## PROBLEM TO WORK ON
Scan the data. Collect each line that contains the word "transaction".

(Saved data entries)
---------------

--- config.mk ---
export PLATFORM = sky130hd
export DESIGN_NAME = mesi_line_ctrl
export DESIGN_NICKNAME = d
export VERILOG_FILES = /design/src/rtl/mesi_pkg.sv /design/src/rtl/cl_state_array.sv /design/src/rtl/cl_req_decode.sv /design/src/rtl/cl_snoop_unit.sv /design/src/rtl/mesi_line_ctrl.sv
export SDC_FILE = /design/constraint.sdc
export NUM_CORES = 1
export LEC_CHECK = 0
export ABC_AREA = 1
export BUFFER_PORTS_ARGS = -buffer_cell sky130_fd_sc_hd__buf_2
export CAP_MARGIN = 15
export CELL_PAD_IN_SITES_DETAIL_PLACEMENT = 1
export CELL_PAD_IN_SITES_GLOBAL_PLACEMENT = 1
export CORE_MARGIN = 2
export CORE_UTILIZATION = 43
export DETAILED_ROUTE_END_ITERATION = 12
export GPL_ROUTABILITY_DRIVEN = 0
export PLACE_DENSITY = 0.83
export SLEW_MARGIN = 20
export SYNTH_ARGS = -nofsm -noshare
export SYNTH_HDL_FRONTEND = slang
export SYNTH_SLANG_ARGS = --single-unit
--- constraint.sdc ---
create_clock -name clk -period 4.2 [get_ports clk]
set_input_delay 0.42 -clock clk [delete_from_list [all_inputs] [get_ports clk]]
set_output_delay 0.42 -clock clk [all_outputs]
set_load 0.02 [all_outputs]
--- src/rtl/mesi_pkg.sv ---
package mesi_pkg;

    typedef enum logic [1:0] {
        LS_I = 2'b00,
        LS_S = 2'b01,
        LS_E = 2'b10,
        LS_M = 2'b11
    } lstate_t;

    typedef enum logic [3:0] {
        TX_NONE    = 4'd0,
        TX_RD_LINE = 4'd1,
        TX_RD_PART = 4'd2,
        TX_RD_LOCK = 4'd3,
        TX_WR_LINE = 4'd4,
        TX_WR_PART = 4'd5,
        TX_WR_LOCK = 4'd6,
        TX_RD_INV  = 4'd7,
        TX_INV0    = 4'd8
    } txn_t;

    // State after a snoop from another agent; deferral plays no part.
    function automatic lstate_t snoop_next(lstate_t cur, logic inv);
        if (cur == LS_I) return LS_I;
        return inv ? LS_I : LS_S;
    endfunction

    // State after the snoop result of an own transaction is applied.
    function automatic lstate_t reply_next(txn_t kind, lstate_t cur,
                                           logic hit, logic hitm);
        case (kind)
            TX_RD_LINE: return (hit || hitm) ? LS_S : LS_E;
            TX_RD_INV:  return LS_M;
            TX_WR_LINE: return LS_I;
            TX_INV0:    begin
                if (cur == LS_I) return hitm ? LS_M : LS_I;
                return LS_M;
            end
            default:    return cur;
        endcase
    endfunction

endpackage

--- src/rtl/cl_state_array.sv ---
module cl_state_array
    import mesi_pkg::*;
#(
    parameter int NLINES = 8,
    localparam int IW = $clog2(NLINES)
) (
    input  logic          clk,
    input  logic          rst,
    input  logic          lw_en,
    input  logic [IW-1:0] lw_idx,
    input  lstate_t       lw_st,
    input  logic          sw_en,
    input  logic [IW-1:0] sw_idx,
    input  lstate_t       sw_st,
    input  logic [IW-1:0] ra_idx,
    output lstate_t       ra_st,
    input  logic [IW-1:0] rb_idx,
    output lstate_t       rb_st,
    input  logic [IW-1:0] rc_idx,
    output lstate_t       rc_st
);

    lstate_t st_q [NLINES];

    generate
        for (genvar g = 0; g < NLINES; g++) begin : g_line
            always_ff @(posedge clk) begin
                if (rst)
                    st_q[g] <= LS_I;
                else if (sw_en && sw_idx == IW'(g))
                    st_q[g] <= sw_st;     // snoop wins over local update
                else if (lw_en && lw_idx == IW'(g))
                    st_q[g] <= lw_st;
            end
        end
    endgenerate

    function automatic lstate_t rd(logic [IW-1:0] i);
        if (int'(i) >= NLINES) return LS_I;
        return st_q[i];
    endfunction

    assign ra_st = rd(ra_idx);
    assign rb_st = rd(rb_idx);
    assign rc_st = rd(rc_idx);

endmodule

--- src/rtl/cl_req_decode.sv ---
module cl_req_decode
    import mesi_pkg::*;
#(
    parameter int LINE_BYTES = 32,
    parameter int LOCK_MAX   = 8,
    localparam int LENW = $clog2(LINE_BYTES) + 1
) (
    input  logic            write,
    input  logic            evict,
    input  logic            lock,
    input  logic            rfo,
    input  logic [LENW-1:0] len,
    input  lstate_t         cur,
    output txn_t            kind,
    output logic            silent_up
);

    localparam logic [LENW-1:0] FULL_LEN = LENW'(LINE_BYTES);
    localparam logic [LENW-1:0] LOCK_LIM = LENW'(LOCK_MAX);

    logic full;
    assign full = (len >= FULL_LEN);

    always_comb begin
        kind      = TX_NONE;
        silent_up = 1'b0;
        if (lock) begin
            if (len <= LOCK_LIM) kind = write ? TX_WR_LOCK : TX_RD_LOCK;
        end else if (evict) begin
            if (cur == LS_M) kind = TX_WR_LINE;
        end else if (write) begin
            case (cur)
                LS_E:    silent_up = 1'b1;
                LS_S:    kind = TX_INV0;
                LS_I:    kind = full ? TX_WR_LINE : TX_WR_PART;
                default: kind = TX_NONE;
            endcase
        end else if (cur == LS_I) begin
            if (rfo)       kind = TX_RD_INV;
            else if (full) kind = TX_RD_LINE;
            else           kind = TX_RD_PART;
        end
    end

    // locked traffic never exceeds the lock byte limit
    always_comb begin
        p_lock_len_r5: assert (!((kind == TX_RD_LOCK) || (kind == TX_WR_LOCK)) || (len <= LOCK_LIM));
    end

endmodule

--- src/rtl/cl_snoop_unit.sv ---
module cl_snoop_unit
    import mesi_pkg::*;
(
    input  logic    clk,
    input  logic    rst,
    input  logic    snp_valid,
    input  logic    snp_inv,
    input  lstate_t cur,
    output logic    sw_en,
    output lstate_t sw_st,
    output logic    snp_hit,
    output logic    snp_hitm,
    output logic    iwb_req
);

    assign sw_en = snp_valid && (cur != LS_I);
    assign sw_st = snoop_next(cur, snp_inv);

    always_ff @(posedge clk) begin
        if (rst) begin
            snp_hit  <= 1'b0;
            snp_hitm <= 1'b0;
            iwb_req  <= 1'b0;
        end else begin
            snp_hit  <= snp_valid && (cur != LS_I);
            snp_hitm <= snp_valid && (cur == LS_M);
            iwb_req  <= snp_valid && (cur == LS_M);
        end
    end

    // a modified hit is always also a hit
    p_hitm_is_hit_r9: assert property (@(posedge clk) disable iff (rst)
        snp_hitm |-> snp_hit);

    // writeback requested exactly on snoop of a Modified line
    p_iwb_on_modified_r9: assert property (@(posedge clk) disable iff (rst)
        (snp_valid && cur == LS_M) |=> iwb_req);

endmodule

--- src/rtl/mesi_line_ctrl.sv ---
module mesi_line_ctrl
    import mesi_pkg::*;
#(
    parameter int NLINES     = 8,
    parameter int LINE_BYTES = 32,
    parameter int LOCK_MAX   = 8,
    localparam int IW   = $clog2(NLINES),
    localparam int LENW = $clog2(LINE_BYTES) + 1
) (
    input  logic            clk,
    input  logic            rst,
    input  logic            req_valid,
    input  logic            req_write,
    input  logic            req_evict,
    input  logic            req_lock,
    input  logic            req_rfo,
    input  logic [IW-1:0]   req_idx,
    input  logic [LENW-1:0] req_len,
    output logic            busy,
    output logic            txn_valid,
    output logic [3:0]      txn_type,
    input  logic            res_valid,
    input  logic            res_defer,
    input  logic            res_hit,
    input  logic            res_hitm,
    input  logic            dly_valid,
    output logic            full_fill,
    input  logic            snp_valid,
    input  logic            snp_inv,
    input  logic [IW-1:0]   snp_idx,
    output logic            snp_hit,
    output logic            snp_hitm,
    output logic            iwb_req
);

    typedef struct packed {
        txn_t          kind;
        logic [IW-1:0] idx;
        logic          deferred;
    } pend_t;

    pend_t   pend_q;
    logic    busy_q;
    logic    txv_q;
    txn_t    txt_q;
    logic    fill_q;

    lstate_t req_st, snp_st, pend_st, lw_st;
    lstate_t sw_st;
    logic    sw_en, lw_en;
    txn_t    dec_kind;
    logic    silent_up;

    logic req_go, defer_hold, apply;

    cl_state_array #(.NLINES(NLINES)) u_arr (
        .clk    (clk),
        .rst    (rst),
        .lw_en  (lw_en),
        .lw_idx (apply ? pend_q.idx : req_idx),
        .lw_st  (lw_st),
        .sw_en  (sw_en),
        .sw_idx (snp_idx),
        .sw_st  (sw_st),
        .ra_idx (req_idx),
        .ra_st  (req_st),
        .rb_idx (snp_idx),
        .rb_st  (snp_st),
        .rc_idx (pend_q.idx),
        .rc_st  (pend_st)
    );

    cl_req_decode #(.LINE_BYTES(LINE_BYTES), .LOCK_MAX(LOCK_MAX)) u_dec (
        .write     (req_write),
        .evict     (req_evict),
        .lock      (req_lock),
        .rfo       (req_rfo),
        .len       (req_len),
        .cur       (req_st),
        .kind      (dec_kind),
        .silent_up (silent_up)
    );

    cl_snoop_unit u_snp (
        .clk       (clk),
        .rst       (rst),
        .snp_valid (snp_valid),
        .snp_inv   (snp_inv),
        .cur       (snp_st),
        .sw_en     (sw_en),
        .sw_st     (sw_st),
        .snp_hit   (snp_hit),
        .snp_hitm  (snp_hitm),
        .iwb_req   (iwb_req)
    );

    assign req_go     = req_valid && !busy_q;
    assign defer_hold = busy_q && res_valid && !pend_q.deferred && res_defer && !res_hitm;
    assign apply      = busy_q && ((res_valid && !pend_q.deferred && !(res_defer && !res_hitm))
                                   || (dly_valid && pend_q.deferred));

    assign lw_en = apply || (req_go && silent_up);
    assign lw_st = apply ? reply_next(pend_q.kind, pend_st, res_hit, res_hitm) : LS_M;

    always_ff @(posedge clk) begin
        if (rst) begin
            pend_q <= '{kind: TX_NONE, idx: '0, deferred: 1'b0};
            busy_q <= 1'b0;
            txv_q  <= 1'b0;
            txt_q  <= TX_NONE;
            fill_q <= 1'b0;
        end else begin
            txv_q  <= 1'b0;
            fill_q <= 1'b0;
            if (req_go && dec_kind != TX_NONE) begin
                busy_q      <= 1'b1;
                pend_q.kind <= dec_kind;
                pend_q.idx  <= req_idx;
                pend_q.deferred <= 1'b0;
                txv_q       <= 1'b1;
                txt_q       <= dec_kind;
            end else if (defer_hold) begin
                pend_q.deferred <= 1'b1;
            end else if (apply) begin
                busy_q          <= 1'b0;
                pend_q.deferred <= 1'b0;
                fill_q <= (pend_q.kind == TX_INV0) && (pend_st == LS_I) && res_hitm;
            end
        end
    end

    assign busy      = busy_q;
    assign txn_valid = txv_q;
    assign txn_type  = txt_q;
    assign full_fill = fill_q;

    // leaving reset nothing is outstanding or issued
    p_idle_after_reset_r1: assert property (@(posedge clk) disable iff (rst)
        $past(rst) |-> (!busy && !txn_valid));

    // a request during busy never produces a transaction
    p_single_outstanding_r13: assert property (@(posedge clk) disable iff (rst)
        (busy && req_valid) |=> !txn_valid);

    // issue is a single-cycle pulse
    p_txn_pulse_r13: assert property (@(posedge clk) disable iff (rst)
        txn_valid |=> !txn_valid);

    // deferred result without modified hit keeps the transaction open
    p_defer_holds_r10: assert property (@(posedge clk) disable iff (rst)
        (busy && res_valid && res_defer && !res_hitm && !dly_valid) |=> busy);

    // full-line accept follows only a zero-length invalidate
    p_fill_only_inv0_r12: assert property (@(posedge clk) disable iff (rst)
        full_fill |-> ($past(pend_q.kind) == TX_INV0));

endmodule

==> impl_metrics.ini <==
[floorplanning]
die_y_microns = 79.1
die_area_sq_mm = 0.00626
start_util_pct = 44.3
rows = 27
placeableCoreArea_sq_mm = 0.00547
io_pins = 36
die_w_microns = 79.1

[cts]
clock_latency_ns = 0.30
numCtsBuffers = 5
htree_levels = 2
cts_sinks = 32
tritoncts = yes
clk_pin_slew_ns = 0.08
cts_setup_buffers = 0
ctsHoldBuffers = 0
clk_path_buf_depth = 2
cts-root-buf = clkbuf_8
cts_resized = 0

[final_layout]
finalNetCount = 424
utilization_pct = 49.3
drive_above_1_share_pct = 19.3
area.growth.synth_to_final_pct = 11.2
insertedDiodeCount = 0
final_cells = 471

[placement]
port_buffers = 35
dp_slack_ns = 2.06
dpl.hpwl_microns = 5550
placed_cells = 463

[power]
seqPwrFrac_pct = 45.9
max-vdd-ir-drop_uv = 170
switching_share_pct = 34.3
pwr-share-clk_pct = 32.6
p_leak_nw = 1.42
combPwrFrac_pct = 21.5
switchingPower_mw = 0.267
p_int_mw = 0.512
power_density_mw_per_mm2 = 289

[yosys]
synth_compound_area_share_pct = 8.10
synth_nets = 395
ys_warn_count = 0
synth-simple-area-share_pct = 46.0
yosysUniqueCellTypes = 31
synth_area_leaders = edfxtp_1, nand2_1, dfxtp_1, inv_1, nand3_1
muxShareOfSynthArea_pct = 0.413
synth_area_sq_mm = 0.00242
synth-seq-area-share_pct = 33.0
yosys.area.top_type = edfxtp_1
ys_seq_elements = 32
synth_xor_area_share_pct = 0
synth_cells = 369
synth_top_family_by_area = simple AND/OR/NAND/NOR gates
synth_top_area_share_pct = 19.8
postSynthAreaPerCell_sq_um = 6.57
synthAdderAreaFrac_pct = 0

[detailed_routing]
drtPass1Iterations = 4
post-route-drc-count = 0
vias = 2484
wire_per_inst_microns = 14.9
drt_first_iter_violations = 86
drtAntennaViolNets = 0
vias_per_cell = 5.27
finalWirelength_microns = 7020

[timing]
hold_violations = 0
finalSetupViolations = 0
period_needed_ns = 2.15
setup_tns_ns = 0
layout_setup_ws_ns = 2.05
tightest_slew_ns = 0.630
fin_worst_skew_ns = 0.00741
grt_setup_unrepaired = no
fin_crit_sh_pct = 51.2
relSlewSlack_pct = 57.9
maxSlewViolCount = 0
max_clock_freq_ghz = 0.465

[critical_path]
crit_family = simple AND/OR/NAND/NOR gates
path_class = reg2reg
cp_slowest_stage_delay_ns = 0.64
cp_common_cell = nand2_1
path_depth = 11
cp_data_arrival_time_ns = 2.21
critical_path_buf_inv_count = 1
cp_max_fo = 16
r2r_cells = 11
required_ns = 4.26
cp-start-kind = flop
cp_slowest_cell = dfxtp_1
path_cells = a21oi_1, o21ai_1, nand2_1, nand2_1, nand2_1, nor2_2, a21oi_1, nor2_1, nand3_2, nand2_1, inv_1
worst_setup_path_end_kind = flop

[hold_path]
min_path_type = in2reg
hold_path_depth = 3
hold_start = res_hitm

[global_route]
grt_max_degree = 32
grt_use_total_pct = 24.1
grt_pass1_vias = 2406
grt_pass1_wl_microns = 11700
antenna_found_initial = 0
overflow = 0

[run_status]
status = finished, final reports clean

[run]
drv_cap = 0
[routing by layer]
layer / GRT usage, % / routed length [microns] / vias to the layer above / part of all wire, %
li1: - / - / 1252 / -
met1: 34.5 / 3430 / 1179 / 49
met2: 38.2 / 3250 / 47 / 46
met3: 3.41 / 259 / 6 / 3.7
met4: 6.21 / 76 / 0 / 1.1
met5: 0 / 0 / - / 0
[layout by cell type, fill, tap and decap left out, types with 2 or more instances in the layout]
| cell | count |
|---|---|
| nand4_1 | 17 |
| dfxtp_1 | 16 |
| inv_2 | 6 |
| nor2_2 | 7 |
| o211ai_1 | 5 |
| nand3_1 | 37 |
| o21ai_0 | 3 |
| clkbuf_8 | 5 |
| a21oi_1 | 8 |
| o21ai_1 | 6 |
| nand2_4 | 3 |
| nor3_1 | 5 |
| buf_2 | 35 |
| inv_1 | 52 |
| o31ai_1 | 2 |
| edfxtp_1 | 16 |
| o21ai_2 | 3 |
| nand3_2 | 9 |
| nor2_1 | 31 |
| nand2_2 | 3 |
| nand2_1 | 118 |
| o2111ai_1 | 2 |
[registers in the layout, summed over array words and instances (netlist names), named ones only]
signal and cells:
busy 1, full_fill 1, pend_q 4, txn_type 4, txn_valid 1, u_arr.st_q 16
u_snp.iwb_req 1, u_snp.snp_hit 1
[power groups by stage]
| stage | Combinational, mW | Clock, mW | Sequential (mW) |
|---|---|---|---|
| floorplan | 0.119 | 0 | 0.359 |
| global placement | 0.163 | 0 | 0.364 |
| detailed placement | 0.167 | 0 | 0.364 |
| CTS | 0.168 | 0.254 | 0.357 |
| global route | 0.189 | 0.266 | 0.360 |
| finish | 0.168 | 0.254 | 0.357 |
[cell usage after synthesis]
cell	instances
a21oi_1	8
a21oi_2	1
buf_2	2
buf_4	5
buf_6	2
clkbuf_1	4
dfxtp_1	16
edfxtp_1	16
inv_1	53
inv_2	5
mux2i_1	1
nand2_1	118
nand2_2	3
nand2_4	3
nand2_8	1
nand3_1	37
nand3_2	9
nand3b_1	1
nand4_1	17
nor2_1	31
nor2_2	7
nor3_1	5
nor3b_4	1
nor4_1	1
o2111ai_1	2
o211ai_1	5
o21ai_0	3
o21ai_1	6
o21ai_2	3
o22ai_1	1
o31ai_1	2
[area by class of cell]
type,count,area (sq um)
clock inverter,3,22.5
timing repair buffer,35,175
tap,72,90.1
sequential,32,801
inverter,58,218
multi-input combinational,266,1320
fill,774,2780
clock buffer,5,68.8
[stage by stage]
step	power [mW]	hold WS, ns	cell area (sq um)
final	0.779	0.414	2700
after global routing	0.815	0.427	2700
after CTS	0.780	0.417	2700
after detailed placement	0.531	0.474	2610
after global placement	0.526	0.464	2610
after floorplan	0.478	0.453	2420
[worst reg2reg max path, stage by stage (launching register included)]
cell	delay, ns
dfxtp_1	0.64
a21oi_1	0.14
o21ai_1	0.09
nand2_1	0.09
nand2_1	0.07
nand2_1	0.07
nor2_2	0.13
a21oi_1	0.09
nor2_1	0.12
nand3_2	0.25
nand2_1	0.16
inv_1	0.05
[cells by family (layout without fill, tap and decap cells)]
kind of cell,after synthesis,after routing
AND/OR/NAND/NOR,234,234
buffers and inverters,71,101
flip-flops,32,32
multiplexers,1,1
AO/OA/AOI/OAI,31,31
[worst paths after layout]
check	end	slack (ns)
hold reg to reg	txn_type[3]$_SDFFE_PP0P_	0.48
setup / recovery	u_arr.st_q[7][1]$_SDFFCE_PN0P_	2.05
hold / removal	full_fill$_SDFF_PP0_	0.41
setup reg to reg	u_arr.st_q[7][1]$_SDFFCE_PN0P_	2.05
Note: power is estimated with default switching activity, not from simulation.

---------------

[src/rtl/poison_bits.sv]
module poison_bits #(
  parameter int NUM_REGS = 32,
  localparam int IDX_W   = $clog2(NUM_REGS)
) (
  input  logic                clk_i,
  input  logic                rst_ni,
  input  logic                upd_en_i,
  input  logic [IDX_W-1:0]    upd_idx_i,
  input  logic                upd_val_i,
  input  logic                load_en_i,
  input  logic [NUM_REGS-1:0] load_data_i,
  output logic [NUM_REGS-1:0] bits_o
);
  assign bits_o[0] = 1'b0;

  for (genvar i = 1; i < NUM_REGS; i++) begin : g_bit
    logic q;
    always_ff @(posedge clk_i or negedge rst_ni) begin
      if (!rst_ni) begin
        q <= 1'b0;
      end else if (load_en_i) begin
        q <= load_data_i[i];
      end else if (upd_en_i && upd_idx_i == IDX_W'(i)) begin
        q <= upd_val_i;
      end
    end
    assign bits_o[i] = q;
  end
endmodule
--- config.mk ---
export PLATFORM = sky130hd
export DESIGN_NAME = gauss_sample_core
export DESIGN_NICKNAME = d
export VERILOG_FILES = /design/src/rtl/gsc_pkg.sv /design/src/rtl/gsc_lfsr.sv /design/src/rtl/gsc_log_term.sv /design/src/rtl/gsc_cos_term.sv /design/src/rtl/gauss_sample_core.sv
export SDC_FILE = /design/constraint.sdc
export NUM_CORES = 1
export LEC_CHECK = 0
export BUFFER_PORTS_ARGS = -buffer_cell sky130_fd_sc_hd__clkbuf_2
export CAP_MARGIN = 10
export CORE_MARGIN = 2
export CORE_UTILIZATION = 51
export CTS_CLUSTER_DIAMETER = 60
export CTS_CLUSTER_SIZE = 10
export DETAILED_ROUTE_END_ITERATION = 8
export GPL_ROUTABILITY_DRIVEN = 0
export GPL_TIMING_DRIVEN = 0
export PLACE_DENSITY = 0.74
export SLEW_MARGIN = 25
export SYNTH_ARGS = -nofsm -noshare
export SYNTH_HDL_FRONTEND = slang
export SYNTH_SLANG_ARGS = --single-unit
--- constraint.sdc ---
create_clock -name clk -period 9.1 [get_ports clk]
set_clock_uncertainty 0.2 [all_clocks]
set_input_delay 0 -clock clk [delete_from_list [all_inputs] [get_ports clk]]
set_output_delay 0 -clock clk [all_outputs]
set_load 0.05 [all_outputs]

---------------

## EXERCISE RESPONSE
    // State after the snoop result of an own transaction is applied.
    // a request during busy never produces a transaction
    // deferred result without modified hit keeps the transaction open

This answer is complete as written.